I planning to take the BS in Cybersecurty that WGU is offering. I have spoken to an enrollment counselor and I was told that I do not have to take the placement test and can directly start taking classes.

I am currently researching if I can test out of WGU's General Education Courses and maybe some of the main courses, but I am more concern about the GE courses because I know very well I am not good at these courses.

I enrolled at Straigtherline back in 2018, but found the material very lacking of information. What I mean by this is when I took some exercises, I could not verify my answers if they are correct or wrong. Plus, it is so confusing the way SL laid out their materials. Anyways, my current plan is to take CLEP or something similar exams to earn transferable credits, but I do not know where I can get training materials for the exams that I can transfer to WGU. I don't even know what specific exams I should be taking. I asked my enrollment counselor about CLEP and he simply dodged my question. My guess is because CLEP is not a WGU partner.

Here is what I currently have in regards to transferable IT certifications:
Cisco CCNA (R&S, Security, Wireless) and CCNP R&S
CompTIA A+, Network+ and Security+


I found this Saylor Academy transfer pathway agreement https://partners.wgu.edu/Pages/Single.as...69&pid=78#
Also, for Straighterline https://partners.wgu.edu/Pages/Single.as...53&pid=78#

Straighterline will probably my last resort due to my experience with their provided study materials. The Saylor Academy has crazy estimated study hours and the materials are like deep dive. However, Saylor Academy I think it is more organized (compare to SL) and offers a cheap way to get credits. My plan of action is to take some SA exams but use maybe Khan Academy's AP study materials for studying.
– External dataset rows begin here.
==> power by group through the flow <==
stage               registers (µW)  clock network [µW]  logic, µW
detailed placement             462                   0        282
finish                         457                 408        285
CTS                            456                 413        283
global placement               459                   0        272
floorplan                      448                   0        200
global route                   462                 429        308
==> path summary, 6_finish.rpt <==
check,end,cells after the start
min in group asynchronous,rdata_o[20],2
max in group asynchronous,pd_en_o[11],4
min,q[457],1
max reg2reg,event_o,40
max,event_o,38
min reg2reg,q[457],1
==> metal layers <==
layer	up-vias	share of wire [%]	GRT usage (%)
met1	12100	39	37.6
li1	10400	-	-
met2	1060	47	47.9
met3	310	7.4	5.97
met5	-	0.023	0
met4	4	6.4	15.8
So far this is what I think the equivalent courses and approach based on WGU BS Cybersecurity General Education:

  • English Composition I and English Composition II -CLEP College Composition exam and this should cover both I and II. Study materials from Modern States College Composition
  • Introduction to Communication - no idea
  • Technical Communication - no idea
  • Applied Algebra - For study materials, I will be using Khan Academy Algebra I & II. For the exams, Saylor Academy MA001
  • Applied Probability and Statistics - For study materials, I will be using Khan Academy Statistics & Probability. For the exams, Saylor Academy MA121
  • Integrated Physical Sciences -  For study materials, I will be using Khan Academy AP Chemistry. For the exams, Saylor Academy CHEM101
  • Ethics in Technology - no idea
  • Introduction to Geography - For study materials, I will be using Khan Academy AP Macroeconomics. For the exams, Saylor Academy ECON101
  • American Politics and the US Constitution - no idea
  • Critical Thinking and Logic - no idea

I preferred video materials because of my commute to work is an average of 60 minutes in the morning and about 1.5 hours on the way home. And if it is a video, I could listen while I get free time at work. I am not planning to take the long road. I have a full-time job (+ 2.5 hours commute) and a part-time job. I am working on my AWS certification and plan to get this AWS before 2020. I just want to get this done as fast as I can, but learn as I go.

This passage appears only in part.